Мои институтские преподаватели. Часть 3

Если я не могу сказать, что я ученик профессора Жуковского Николая Егоровича, то имею полное право говорить, что прослушал курс лекций у профессора Журавченко Александра Николаевича (1884-1964) .

Справка. Во время первой мировой войны слушатель третьего курса Артиллерийской академии штабс-капитан А. Н. Журавченко по собственной просьбе был командирован в эскадру воздушных кораблей «Илья Муромец» на должность бортового артиллерийского офицера. Вместе с известным летчиком Глебом Алехновичем провел работы по улучшению аэронавигационных возможностей «Муромцев» и обеспечению прицельного бомбометания. Разработал известный «Ветрочет Журавченко» — треугольник учета бокового ветра, позволивший выходить на цель для бомбардировок с любого направления. Обучился пилотированию «Муромца», успешно окончил летный учебный класс эскадры, освоил высший пилотаж на маневренном самолете «Моран», стал командиром корабля. За время войны получил четыре ордена, в том числе орден Святого Георгия. С отличием окончил Артиллерийскую академию и был оставлен при ней адъюнктом. В 1923 году защитил диссертацию на тему «Исследования динамической устойчивости самолета». С этого времени он преподаватель Военно-инженерной академии, а с 1925 года — профессор. С конца 1919 года по приглашению Н. Е. Жуковского работал в ЦАГИ, занимаясь изучением динамической устойчивости самолета. В МАИ работал со дня основания, с мая 1930 года  - руководитель кафедры аэродинамического расчета аэроплана.
Итак, аэромеханику нам читал профессор Журавченко. О нем в институте ходили легенды. Поговаривали, что в молодости Журавченко был близорук и, чтобы стать пилотом «Ильи Муромца», ему пришлось обмануть медицинскую комиссию. Что Александр Николаевич исследовал в ЦАГИ опаснейший режим самолета – штопор.

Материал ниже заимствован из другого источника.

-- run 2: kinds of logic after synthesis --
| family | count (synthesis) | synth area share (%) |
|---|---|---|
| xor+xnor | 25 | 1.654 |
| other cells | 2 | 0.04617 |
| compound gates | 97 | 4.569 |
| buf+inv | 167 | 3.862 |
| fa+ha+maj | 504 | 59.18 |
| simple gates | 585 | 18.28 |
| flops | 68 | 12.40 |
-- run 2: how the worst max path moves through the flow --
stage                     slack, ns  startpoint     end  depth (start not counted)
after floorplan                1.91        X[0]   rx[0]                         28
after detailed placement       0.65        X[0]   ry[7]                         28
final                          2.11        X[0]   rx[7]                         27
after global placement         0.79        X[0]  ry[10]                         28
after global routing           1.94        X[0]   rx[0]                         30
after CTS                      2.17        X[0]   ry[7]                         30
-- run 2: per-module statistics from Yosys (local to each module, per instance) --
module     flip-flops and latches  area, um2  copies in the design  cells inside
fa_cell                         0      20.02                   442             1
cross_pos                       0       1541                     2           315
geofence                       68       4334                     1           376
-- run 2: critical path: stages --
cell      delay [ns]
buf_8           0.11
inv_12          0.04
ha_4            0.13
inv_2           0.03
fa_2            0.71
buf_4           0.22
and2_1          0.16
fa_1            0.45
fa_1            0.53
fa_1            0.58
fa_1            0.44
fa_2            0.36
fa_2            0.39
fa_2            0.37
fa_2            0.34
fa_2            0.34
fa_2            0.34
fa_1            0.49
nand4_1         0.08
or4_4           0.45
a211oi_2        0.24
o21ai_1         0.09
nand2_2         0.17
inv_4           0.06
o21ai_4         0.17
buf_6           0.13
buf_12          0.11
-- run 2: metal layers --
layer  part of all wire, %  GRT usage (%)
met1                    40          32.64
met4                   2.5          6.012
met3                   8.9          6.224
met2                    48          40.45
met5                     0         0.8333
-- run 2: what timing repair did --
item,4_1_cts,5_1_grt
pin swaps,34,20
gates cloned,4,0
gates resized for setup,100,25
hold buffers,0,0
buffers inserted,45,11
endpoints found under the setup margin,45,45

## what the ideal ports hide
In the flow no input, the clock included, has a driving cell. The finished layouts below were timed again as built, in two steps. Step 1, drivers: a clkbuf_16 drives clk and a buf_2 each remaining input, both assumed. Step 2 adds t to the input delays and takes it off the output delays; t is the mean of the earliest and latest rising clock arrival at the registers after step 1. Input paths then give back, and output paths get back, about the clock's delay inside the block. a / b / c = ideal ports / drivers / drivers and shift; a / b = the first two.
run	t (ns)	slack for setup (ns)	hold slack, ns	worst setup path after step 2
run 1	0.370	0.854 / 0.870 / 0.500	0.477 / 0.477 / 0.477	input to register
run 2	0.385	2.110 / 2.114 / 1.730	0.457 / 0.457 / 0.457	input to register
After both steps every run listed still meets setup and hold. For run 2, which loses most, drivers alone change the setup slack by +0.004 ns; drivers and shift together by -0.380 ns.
Background: an optimization exercise with open tools, aiming at small area. Do not read the settings as production practice. The RTL was checked by simulation tests, not by an equivalence proof against the original design. Power figures rest on the tool's default switching activity, not on a simulated workload.

[design/flow/design.v]
module top (
    input clock,
    input resetn,
    input pkt_valid,
    input [7:0] data_in,
    input [2:0] read_en,
    output [2:0] vld_out,
    output [7:0] data_out_0,
    output [7:0] data_out_1,
    output [7:0] data_out_2,
    output [2:0] full,
    output [2:0] empty,
    output busy,
    output err
);
    localparam [2:0] DEC  = 3'd0,    
                     LD   = 3'd1,    
                     LFD  = 3'd2,    
                     LP   = 3'd3,    
                     CPE  = 3'd4,    
                     FFS  = 3'd5,    
                     LAF  = 3'd6,    
                     WTE  = 3'd7;    
    localparam [4:0] S0  = 5'b00001;
    localparam [4:0] S30 = 5'b10000;
    localparam [4:0] ZS  = 5'b00000;
    reg  [2:0] state;
    reg  [1:0] add;
    reg  [7:0] dout, fsb, ip;
    reg        lpv, pd, err_r;
    wire is_dec = (state == DEC);
    wire is_ld  = (state == LD);
    wire is_lp  = (state == LP);
    wire is_laf = (state == LAF);
    wire wen    = is_ld | is_lp | is_laf;
    reg  [3:0] wq [0:2];
    reg  [3:0] rq [0:2];
    reg  [2:0] wrap;
    reg  [4:0] cnt [0:2];
    reg  [7:0] mem0 [0:15];
    reg  [7:0] mem1 [0:15];
    reg  [7:0] mem2 [0:15];
    wire [2:0] eq, srst, zs, wr, rd, sel;
    assign sel = {add[1], add[0], ~(add[1] | add[0])};
    genvar g;
    generate
        for (g = 0; g < 3; g = g + 1) begin : ctl
            assign eq[g]    = (wq[g] == rq[g]);
            assign empty[g] = eq[g] & ~wrap[g];
            assign full[g]  = eq[g] & wrap[g];
            assign vld_out[g] = ~empty[g];
            assign srst[g]  = (cnt[g] == S30);
            assign zs[g]    = (cnt[g] == ZS);
            assign wr[g]    = wen & sel[g] & ~full[g];
            assign rd[g]    = read_en[g] & ~empty[g];
            always @(posedge clock) begin
                if (!resetn || srst[g]) begin
                    wq[g]   <= 4'd0;
                    rq[g]   <= 4'd0;
                    wrap[g] <= 1'b0;
                end else begin
                    wq[g]   <= wq[g] + {3'd0, wr[g]};
                    rq[g]   <= rq[g] + {3'd0, rd[g]};
                    wrap[g] <= wrap[g] ^ (wr[g] & (&wq[g])) ^ (rd[g] & (&rq[g]));
                end
            end
            always @(posedge clock) begin
                if (!resetn)
                    cnt[g] <= S0;
                else if (srst[g])
                    cnt[g] <= ZS;
                else if (empty[g] || read_en[g])
                    cnt[g] <= S0;
                else
                    cnt[g] <= {cnt[g][3:0], cnt[g][4] ^ cnt[g][2]};
            end
        end
    endgenerate
    integer k;
    always @(posedge clock) begin
        for (k = 0; k < 16; k = k + 1) begin
            if (wr[0] && wq[0] == k[3:0] - 4'd1) mem0[k] <= dout;
            if (wr[1] && wq[1] == k[3:0] - 4'd1) mem1[k] <= dout;
            if (wr[2] && wq[2] == k[3:0] - 4'd1) mem2[k] <= dout;
        end
    end
    assign data_out_0 = zs[0] ? 8'h00 : mem0[rq[0]];
    assign data_out_1 = zs[1] ? 8'h00 : mem1[rq[1]];
    assign data_out_2 = zs[2] ? 8'h00 : mem2[rq[2]];
    wire ffull  = add[1] ? full[2]  : add[0] ? full[1]  : full[0];
    wire cempty = add[1] ? empty[2] : add[0] ? empty[1] : empty[0];
    wire csrst  = add[1] ? srst[2]  : add[0] ? srst[1]  : srst[0];
    wire nempty = data_in[1] ? empty[2] : data_in[0] ? empty[1] : empty[0];
    wire hdr    = pkt_valid & ~(data_in[1] & data_in[0]);
    reg [2:0] nxt;
    always @(*) begin
        nxt = state;
        case (state)
            DEC: if (hdr) nxt = nempty ? LFD : WTE;
            LFD: nxt = LD;
            LD:  if (ffull) nxt = FFS; else if (!pkt_valid) nxt = LP;
            LP:  if (!ffull) nxt = CPE;
            CPE: nxt = DEC;
            FFS: if (!ffull) nxt = LAF;
            LAF: nxt = lpv ? LP : LD;
            WTE: if (cempty) nxt = LFD;
        endcase
    end
    always @(posedge clock) begin
        if (!resetn || (!is_dec && csrst))
            state <= DEC;
        else
            state <= nxt;
    end
    assign busy = ~(is_dec | is_ld);
    always @(posedge clock) begin
        if (is_dec) add <= data_in[1:0];
        if (is_dec || is_laf || (is_ld && !ffull))
            dout <= is_laf ? fsb : data_in;
        if (is_ld && ffull) fsb <= data_in;
        if (is_dec) ip <= data_in;
        else if (is_ld) ip <= ip ^ data_in;
        if (is_ld) lpv <= ~pkt_valid;
    end
    always @(posedge clock) begin
        if (!resetn || is_dec)
            pd <= 1'b0;
        else if ((is_ld && !ffull && !pkt_valid) || (is_laf && lpv))
            pd <= 1'b1;
        if (!resetn)
            err_r <= 1'b0;
        else
            err_r <= pd & (|ip);
    end
    assign err = err_r;
endmodule
What follows belongs to an exercise in optimizing a design on an open flow for small area and a short achievable clock period; a production flow would make more cautious choices. Only simulation tests tie the RTL to the original design; equivalence was not proved.

before:
// SRGL
module SRGL(
    input wire clk,
    input wire reset,
    input wire mov,
    input wire signed [31:0] mpu_valor,
    input wire [7:0] letra_base,
    input wire mpu_valid,
    output reg ready,
    output reg [7:0] letra_final
);
Settings: LEC_CHECK=0, ABC_AREA=1, CAP_MARGIN=20, CORE_MARGIN=2, CORE_UTILIZATION=65, CTS_BUF_LIST=sky130_fd_sc_hd__clkbuf_4, SLEW_MARGIN=20, SYNTH_HIERARCHICAL=1, SYNTH_MINIMUM_KEEP_SIZE=0; clock period 90.0 ns.
run.sh (not shown) runs the stock make flow with config.mk's settings and CLKGATE_MAP_FILE= SYNTH_SCRIPT=/design/flow/synth_recipe.tcl, a recipe that flattens the netlist after the stock synthesis.
--- input diff before..after ---
- putting CTS_CLUSTER_SIZE at 40 where nothing was set
- putting CTS_CLUSTER_DIAMETER at 100 where nothing was set
- clearing CTS_BUF_LIST, which used to be sky130_fd_sc_hd__clkbuf_4
### Flow results
Clock insertion delay at the later pin of the skew report ended up 0.37 ns lower on after than on before. after was carried through to the last stage, and its layout satisfied the timing, design-rule and antenna checks. [after vs before] maximum clock rate: lower in after. Share of the core filled with cells in the final layout is lower on after. Going from before to after, wire length shrinks by about 2%. Diff after and before: data required time of the critical path lower in after. Of after and before, the run reporting the lower via count was after. There was hardly any difference in die area between before and after. Relative to before, initial antenna violation count has decreased by 2 in after.
From an optimization exercise on the open Yosys and OpenROAD flow, aimed at small area, a short achievable clock period and few clock cycles per item; shortcuts taken in it are not production practice.
No run shown here included a check of the RTL's function; only the layout flow was run.
Power is estimated from default activity; no workload was simulated.

==> flow/design.v, too long to show whole: its modules and the start of the top module <==
// module PolyMult: 1137 lines
// module PolyMult_fa: 3 lines
// module PolyMult_ha: 3 lines
module PolyMult(clk, rst, start, A3, A2, A1, A0, B3, B2, B1, B0, finish, C3, C2, C1, C0);
  // ...
==> flow/flow/run.sh <==
#!/bin/bash
# The standard layout (the standard.sh) with these ORFS variables changed:
#   BUFFER_PORTS_ARGS='-buffer_cell sky130_fd_sc_hd__buf_4'
# The whole make output goes to standard_flow.log; ORFS keeps each step's log under orfs/logs/.
set -euo pipefail
bash standard.sh BUFFER_PORTS_ARGS='-buffer_cell sky130_fd_sc_hd__buf_4' finish > standard_flow.log 2>&1
==> flow/standard.sh <==
#!/bin/bash
# synth_recipe.tcl (not shown) runs the flow's synth.tcl, then flattens the netlist and writes it again
# the make line also repeats each setting of config.mk as NAME=value (left out here)
make -C /OpenROAD-flow-scripts/flow DESIGN_CONFIG=/design/flow/config.mk WORK_HOME=/design/flow/orfs CLKGATE_MAP_FILE= SYNTH_SCRIPT=/design/flow/synth_recipe.tcl "${@:-finish}"
==> flow/config.mk <==
export PLATFORM = sky130hd
export DESIGN_NAME = PolyMult
export DESIGN_NICKNAME = PolyMult
export VERILOG_FILES = /design/flow/design.v
export SDC_FILE = /design/flow/constraint.sdc
export NUM_CORES = 4
export LEC_CHECK = 0
export CAP_MARGIN = 20
export CORE_MARGIN = 2
export CORE_UTILIZATION = 65
export SLEW_MARGIN = 20
export SYNTH_HIERARCHICAL = 1
export SYNTH_MINIMUM_KEEP_SIZE = 0
==> flow/constraint.sdc <==
create_clock -name core_clock -period 6.0 [get_ports {clk}]
set_input_delay 1.2000 -clock core_clock [delete_from_list [all_inputs] [get_ports {clk}]]
set_output_delay 1.2000 -clock core_clock [all_outputs]
set_load 0.01 [all_outputs]
Background: an optimization exercise with open tools, aiming at small area and a short achievable clock period. Do not read the settings as production practice.
At most, simulation tests tie the RTL to the original design; equivalence was not proved.
Power is estimated from default activity; no workload was simulated.

Setup of build 90:
// piped_wallace_mult
module piped_wallace_mult(
    input wire clock, reset,
    input wire [15:0] x, y,
    output reg [31:0] prod
);
    reg [59:0] r1;
    reg [97:0] r2;
    reg [60:0] r3;
    reg v1, v2, v3;
    wire g1 = x[1] & x[0];
    wire q2 = x[1] ^ x[0];
    wire g3 = x[2] & x[1];
    wire q4 = x[2] ^ x[1];
    wire g5 = x[3] & x[2];
    wire q6 = x[3] ^ x[2];
    wire g7 = x[4] & x[3];
    wire q8 = x[4] ^ x[3];
    wire g9 = x[5] & x[4];
    wire q10 = x[5] ^ x[4];
    wire g11 = x[6] & x[5];
    wire q12 = x[6] ^ x[5];
    wire g13 = x[7] & x[6];
    wire q14 = x[7] ^ x[6];
    wire g15 = x[8] & x[7];
    wire q16 = x[8] ^ x[7];
    wire g17 = x[9] & x[8];
    wire q18 = x[9] ^ x[8];
    wire g19 = x[10] & x[9];
    wire q20 = x[10] ^ x[9];
    wire g21 = x[11] & x[10];
    wire q22 = x[11] ^ x[10];
    wire g23 = x[12] & x[11];
    wire q24 = x[12] ^ x[11];
    wire g25 = x[13] & x[12];
    wire q26 = x[13] ^ x[12];
    wire g27 = x[14] & x[13];
    wire q28 = x[14] ^ x[13];
    wire g29 = x[15] & x[14];
    wire q30 = x[15] ^ x[14];
    wire t31, u32;
    pfx i33 (.gh(g5), .ph(q6), .gl(g3), .pl(q4), .g(t31), .p(u32));
    wire t34, u35;
    pfx i36 (.gh(g9), .ph(q10), .gl(g7), .pl(q8), .g(t34), .p(u35));
    wire t37, u38;
    pfx i39 (.gh(g13), .ph(q14), .gl(g11), .pl(q12), .g(t37), .p(u38));
    wire t40, u41;
    pfx i42 (.gh(g17), .ph(q18), .gl(g15), .pl(q16), .g(t40), .p(u41));
    wire t43, u44;
    pfx i45 (.gh(g21), .ph(q22), .gl(g19), .pl(q20), .g(t43), .p(u44));
    wire t46, u47;
    pfx i48 (.gh(g25), .ph(q26), .gl(g23), .pl(q24), .g(t46), .p(u47));
    wire t49, u50;
    pfx i51 (.gh(g29), .ph(q30), .gl(g27), .pl(q28), .g(t49), .p(u50));
    wire t52;
    pfx_g i53 (.gh(g3), .ph(q4), .gl(g1), .g(t52));
    wire t54;
    pfx_g i55 (.gh(t31), .ph(u32), .gl(g1), .g(t54));
    wire t56, u57;
    pfx i58 (.gh(g11), .ph(q12), .gl(t34), .pl(u35), .g(t56), .p(u57));
    wire t59, u60;
    pfx i61 (.gh(t37), .ph(u38), .gl(t34), .pl(u35), .g(t59), .p(u60));
    wire t62, u63;
    pfx i64 (.gh(g19), .ph(q20), .gl(t40), .pl(u41), .g(t62), .p(u63));
    wire t65, u66;
  ...
For scale: ~66 I/O pins, roughly 0.013 mm^2 of cells after synthesis.
==> flow/config.mk <==
export PLATFORM = sky130hd
export DESIGN_NAME = piped_wallace_mult
export DESIGN_NICKNAME = piped_wallace_mult
export VERILOG_FILES = /design/flow/design.v
export SDC_FILE = /design/flow/constraint.sdc
export NUM_CORES = 4
export LEC_CHECK = 0
export CAP_MARGIN = 20
export CORE_MARGIN = 2
export CORE_UTILIZATION = 40
export SETUP_SLACK_MARGIN = 0.95
export SLEW_MARGIN = 20
export SYNTH_HIERARCHICAL = 1
export SYNTH_MINIMUM_KEEP_SIZE = 0
export BUFFER_PORTS_ARGS = -buffer_cell sky130_fd_sc_hd__buf_1
==> flow/constraint.sdc <==
create_clock -name core_clock -period 2.8 [get_ports {clock}]
set_input_delay 0.5600 -clock core_clock [delete_from_list [all_inputs] [get_ports {clock}]]
set_output_delay 0.5600 -clock core_clock [all_outputs]
set_load 0.01 [all_outputs]
standard.sh (not shown) runs the stock make flow with config.mk's settings and CLKGATE_MAP_FILE= SYNTH_SCRIPT=/design/flow/synth_recipe.tcl, a recipe that flattens the netlist after the stock synthesis.
==> flow/flow/run.sh <==
#!/bin/bash
# The standard layout (standard.sh, unchanged synthesis), except that the
# port buffers are plain buffers instead of delay cells. Tool output: standard.log
# here and ORFS's own logs under orfs/logs.
set -e
echo 'export BUFFER_PORTS_ARGS = -buffer_cell sky130_fd_sc_hd__buf_1' >> "$FLOW_CONFIG"
bash standard.sh > standard.log 2>&1
The final layout from build 90, which completed every stage, passed the timing, DRC and antenna checks at the end of the flow.
#### Input delta (build 3 over build 90)
==> flow/flow/run.sh <==
#!/bin/bash
set -e
cp standard.sh standard.sh.orig.txt
cat "$FLOW_CONFIG" > config.orig.txt
echo 'export BUFFER_PORTS_ARGS = -buffer_cell sky130_fd_sc_hd__buf_2' >> "$FLOW_CONFIG"
bash standard.sh > standard.log 2>&1
--- a/flow/config.mk
+++ b/flow/config.mk
@@ -15 +15 @@
-export BUFFER_PORTS_ARGS = -buffer_cell sky130_fd_sc_hd__buf_1
+export BUFFER_PORTS_ARGS = -buffer_cell sky130_fd_sc_hd__buf_2
On portion of total power attributed to the clock network: between build 3 and build 90, it ends up higher for build 3. [build 3] wire length fell 0.71% relative to build 90. Diff build 90..build 3 | area fraction in and, or, nand and nor cells after synthesis | unchanged. A capturing element of the worst setup path of r3[16] is what build 90 shows, while r2[31] belongs to build 3. In the metrics for build 3 and build 90, the one carrying the higher share of the cycle needed by the critical path after routing is build 90. Min total net switching power across build 3 and build 90: build 3. Re worst hold slack: build 3 and build 90 aren't equal, and the lower value belongs to build 3. Build 90 -> build 3: cell total after placement flat. Via count of the first global-routing pass of build 3 is on par with build 90. Total power after layout ended up about 3% higher on build 3 than on build 90.

---

v6:
Another version of the RTL of piped_wallace_mult (not shown whole).
Size: roughly 250 flip-flops, about 0.012 mm^2 of cells after synthesis.
export LEC_CHECK = 0
export ABC_CLOCK_PERIOD_IN_PS = 800
export CAP_MARGIN = 20
export CORE_MARGIN = 2
export CORE_UTILIZATION = 65
export CTS_BUF_LIST = sky130_fd_sc_hd__clkbuf_4
export CTS_CLUSTER_SIZE = 20
export SETUP_SLACK_MARGIN = 1.0
export SLEW_MARGIN = 20
create_clock -name core_clock -period 2.8 [get_ports {clock}]
run.sh (not shown) runs the stock make flow with config.mk's settings and CLKGATE_MAP_FILE= SYNTH_SCRIPT=/design/flow/synth_recipe.tcl, a recipe that flattens the netlist after the stock synthesis.
Stock flow here: none of the scripts above is used.
v6 went all the way through synthesis, placement and routing and the layout is clean on timing, DRC and antenna.
diff inputs: v6 => v7
Settings: CTS_BUF_LIST no longer set, was sky130_fd_sc_hd__clkbuf_4; PLACE_DENSITY now 0.75, previously not set; CTS_CLUSTER_SIZE no longer set, was 20; ABC_CLOCK_PERIOD_IN_PS no longer set, was 800; SETUP_SLACK_MARGIN no longer set, was 1.0.
### Flow results
v7 closes out successfully: all stages finished, all timing, DRC and antenna checks passed. Taking v6 as 1.0, v7 lands at 1.07 on final weighted congestion of routability-driven global placement. Re HPWL reported at the end of detailed placement: v7 and v6 aren't equal, and the higher value belongs to v6. v7 -> v6: number of top-level design ports delta 0, exact match. When v7 is set beside v6, its global-route usage over all layers turns out to be 2.8 points smaller. v7 against v6; via count of the first global-routing pass is down by a little under 10%. Note that the first-iteration detailed-routing DRC count recorded for v7 amounts to 1.2 times the value seen in v6. Where switching power total is concerned, v6 is outperformed by v7.

---

piped_wallace_mult, a different RTL version from the one above (not shown whole).
Size in the first run: roughly 1100 cells after synthesis.
Settings: LEC_CHECK=0, CAP_MARGIN=20, CORE_MARGIN=2, CORE_UTILIZATION=40, CTS_CLUSTER_DIAMETER=150, CTS_CLUSTER_SIZE=30, SETUP_SLACK_MARGIN=0.9, SLEW_MARGIN=20, SYNTH_HIERARCHICAL=1, SYNTH_MINIMUM_KEEP_SIZE=0, BUFFER_PORTS_ARGS=-buffer_cell sky130_fd_sc_hd__buf_1; clock period 2.8 ns.
standard.sh (not shown) runs the stock make flow with config.mk's settings and CLKGATE_MAP_FILE= SYNTH_SCRIPT=/design/flow/synth_recipe.tcl, a recipe that flattens the netlist after the stock synthesis.
==> flow/flow/run.sh <==
#!/bin/bash
# The standard layout (standard.sh, unchanged synthesis), except that the
# port buffers are plain buffers instead of delay cells. Tool output: standard.log
# here and ORFS's own logs under orfs/logs.
set -e
echo 'export BUFFER_PORTS_ARGS = -buffer_cell sky130_fd_sc_hd__buf_1' >> "$FLOW_CONFIG"
bash standard.sh > standard.log 2>&1
Next try:
--- a/flow/config.mk
+++ b/flow/config.mk
@@ -12,3 +12,3 @@
 export CTS_CLUSTER_SIZE = 30
-export SETUP_SLACK_MARGIN = 0.9
+export SETUP_SLACK_MARGIN = 1.05
 export SLEW_MARGIN = 20
Effect: Worst hold slack is about the same; worst setup slack gains 0.044 ns; die area does not change.
Next try:
--- a/flow/config.mk
+++ b/flow/config.mk
@@ -12,3 +12,3 @@
 export CTS_CLUSTER_SIZE = 30
-export SETUP_SLACK_MARGIN = 1.05
+export SETUP_SLACK_MARGIN = 0.95
 export SLEW_MARGIN = 20
Sequential power hardly moves.
Non-clock buffer count goes down by 49.
Routed wire length goes down by a few percent.
Cell area is lower by a few percent.
Power fell slightly.
Maximum frequency increases slightly.
Flip-flop and latch count is unchanged.
Hold slack is better by 0.0091 ns.
Next try:
--- a/flow/config.mk
+++ b/flow/config.mk
@@ -7,2 +7,3 @@
 export LEC_CHECK = 0
+export ABC_AREA = 1
 export CAP_MARGIN = 20
@@ -12,3 +13,3 @@
 export CTS_CLUSTER_SIZE = 30
-export SETUP_SLACK_MARGIN = 0.95
+export SETUP_SLACK_MARGIN = 1.0
 export SLEW_MARGIN = 20
=> Core utilization rose by 0.38 points. Combinational power fell by 8.5%. Global-route usage rose by 4.9 points. Register-to-register slack stays flat. Critical path depth fell by 2. Design area rose by 3.5%. Non-clock buffer count fell by 9. Total power fell by 3.8%. Count of clock-buffer cells in the layout rose by 1. Final cell count rose by 42%. Worst setup slack improved by 0.012 ns.

---

Another version of the RTL of piped_wallace_mult (not shown whole).
For scale: roughly 1000 cells after synthesis, ~250 flip-flops.
==> flow/config.mk <==
export PLATFORM = sky130hd
export DESIGN_NAME = piped_wallace_mult
export DESIGN_NICKNAME = piped_wallace_mult
export VERILOG_FILES = /design/flow/design.v
export SDC_FILE = /design/flow/constraint.sdc
export NUM_CORES = 4
export LEC_CHECK = 0
export CAP_MARGIN = 20
export CORE_MARGIN = 2
export CORE_UTILIZATION = 40
export CTS_CLUSTER_DIAMETER = 150
export CTS_CLUSTER_SIZE = 30
export SETUP_SLACK_MARGIN = 1.1
export SLEW_MARGIN = 20
export SYNTH_HIERARCHICAL = 1
export SYNTH_MINIMUM_KEEP_SIZE = 0
export BUFFER_PORTS_ARGS = -buffer_cell sky130_fd_sc_hd__buf_1
==> flow/constraint.sdc <==
create_clock -name core_clock -period 2.8 [get_ports {clock}]
set_input_delay 0.5600 -clock core_clock [delete_from_list [all_inputs] [get_ports {clock}]]
set_output_delay 0.5600 -clock core_clock [all_outputs]
set_load 0.01 [all_outputs]
Scripts as last shown in full above: flow/flow/run.sh
The baseline completed without violations.
From an optimization exercise on the open Yosys and OpenROAD flow, aimed at small area and a short achievable clock period; shortcuts taken in it are not production practice. No functional check of the RTL was part of any run shown here.

## flow/design.v (module list and top-level ports; edited modules follow where they fit)
// module DOUBLY_PIPELINE: 1092 lines
// module scale607: 196 lines
// module angtab_a: 16 lines
// module angtab_b: 16 lines
// module fa: 6 lines
// module ha: 6 lines
// module mj: 5 lines
// module xn2: 5 lines
// module or2: 5 lines
// module add16: 120 lines
// module sub16: 121 lines
// module kg: 1 lines
// module kp: 1 lines
// module kgn: 1 lines
// module kpn: 1 lines
// module kor: 1 lines
// module kao: 1 lines
// module kan: 1 lines
// module kx: 1 lines
module DOUBLY_PIPELINE(clk,xi,yi,r,ang,xf,yf);
  // ...
==> flow/flow/run.sh <==
#!/bin/bash
# Standard layout, but buffer the ports with buf_4 instead of the default delay-cell buffer.
export BUFFER_PORTS_ARGS="-buffer_cell sky130_fd_sc_hd__buf_4"
bash standard.sh > standard.log 2>&1
==> flow/standard.sh <==
#!/bin/bash
# synth_recipe.tcl (not shown) runs the flow's synth.tcl, then flattens the netlist and writes it again
# the make line also repeats each setting of config.mk as NAME=value (left out here)
make -C /OpenROAD-flow-scripts/flow DESIGN_CONFIG=/design/flow/config.mk WORK_HOME=/design/flow/orfs CLKGATE_MAP_FILE= SYNTH_SCRIPT=/design/flow/synth_recipe.tcl "${@:-finish}"
==> flow/config.mk <==
export PLATFORM = sky130hd
export DESIGN_NAME = DOUBLY_PIPELINE
export DESIGN_NICKNAME = DOUBLY_PIPELINE
export VERILOG_FILES = /design/flow/design.v
export SDC_FILE = /design/flow/constraint.sdc
export NUM_CORES = 4
export LEC_CHECK = 0
export CAP_MARGIN = 20
export CORE_MARGIN = 2
export CORE_UTILIZATION = 55
export CTS_BUF_LIST = sky130_fd_sc_hd__clkbuf_16
export CTS_CLUSTER_DIAMETER = 120
export CTS_CLUSTER_SIZE = 30
export SLEW_MARGIN = 20
export SYNTH_HIERARCHICAL = 1
export SYNTH_MINIMUM_KEEP_SIZE = 0
==> flow/constraint.sdc <==
create_clock -name core_clock -period 25.0 [get_ports {clk}]
set_input_delay 5.0000 -clock core_clock [delete_from_list [all_inputs] [get_ports {clk}]]
set_output_delay 5.0000 -clock core_clock [all_outputs]
set_load 0.01 [all_outputs]
==> impl_metrics.ini, run 1 <==
[cts]
cts_inserted_buffers = 22
sink_count = 559
insertion_delay_ps = 590

[finish]
layout.nonclk_buf_share_pct = 2.166
finish.net_count = 3416
multi_input_comb_area_um2 = 22790
design.seq.count = 559

[sta]
hold_viol = 0
timing.slew.headroom_pct = 34.21
worst_clock_skew_ps = 30.15
grt_setup_unrepaired = false

[routing]
routed_via_density = 4.961
dr_wl_met3_mm = 1.605
routed-wl-met2_mm = 32.83
num_vias = 16920
maxUsedRoutingLayer = met4
routed_wirelength_mm = 62.94

[synth]
synth.cell_area_um2 = 35030
netlist_instances = 2528
postSynth.asyncResetShare_pct = 0
synth_compound_area_share_pct = 2.811

[global_routing]
grt.overflow.total = 0
global_route.usage.met1_pct = 27.07
grt_use_met3_pct = 1.918

[die]
die_area_um2 = 65740
die-width_um = 256.4

[outcome]
run_status = no timing/DRC/antenna violations

[placed_design]
placedCellCount = 3385

[critical_path]
start_kind = flop
timing.critical_path.from = d6[4]

[worst_hold_path]
worstHoldEndpoint = d8[3]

Что наш курс – последний, кому Александр Николаевич читает лекции:  прочтет – и выйдет на пенсию.
Действительно, ему уже исполнилось 70 лет. Лекции он читал, сидя на стуле. Держать в руках мел, чтобы рисовать эскизы и писать формулы на доске, ему было трудно. Поэтому он поступал так: приходил к нам в аудиторию задолго до начала лекции, давал кому-нибудь листок, на котором были заранее написаны формулы и сделаны рисунки, которые должны были понадобиться Журавченко во время лекции. Читая лекцию, Журавченко, не вставая со стула, показывал указкой на нужное место на доске, а мы срисовывали в свои конспекты соответствующие формулу или рисунок. С течением времени он выбрал среди нас несколько студентов, которым предпочитал вручать свой листок для подготовки доски к лекции. И тут мне придется похвастаться, что я был одним из них.
Однажды после лекции Журавченко подошел ко мне и спросил, нет ли у меня родственников в ЦАГИ. Я ответил:
- Нет.
- Жаль, а то вы очень напоминаете мне одного работника ЦАГИ, - сказал Александр Николаевич и направился к выходу.
Из нашего разговора однокурсники уловили только три ключевых слова: ЦАГИ, нет и жаль. Они окружили меня и сидевшего рядом со мной моего приятеля Юрия Володченкова:
- Что он сказал? Что он сказал? Причем здесь ЦАГИ? Почему нет? Чего жаль?
Не успел я что-то сообразить, как Юрий ответил за меня:
- Журавченко пригласил Иосифа работать в ЦАГИ.
- А что ответил Иосиф?
- Ну, вы же сами слышали: нет.
- А Журавченко?
  - А Журавченко сказал: жаль.
- И ты отказался работать в ЦАГИ! Почему? – удивились мои однокурсники.
И снова Юрий ответил за меня:
- ЦАГИ – это НИИ для самолетчиков, а Иосиф вооруженец, и он не намерем изменить своей специальности.
Так на факультете родилась байка, что Журавченко приглашал меня работать в ЦАГИ, а я отказался, так как не захотел менять профессию.
Эта байка родилась буквально на моих (а теперь и на ваших!) глазах, благодаря любви к розыгрышам и остроумию моего однокурсника Юрия Володченкова. Поэтому предупреждаю моих читателей: впредь будьте осторожны с Юриными шутками.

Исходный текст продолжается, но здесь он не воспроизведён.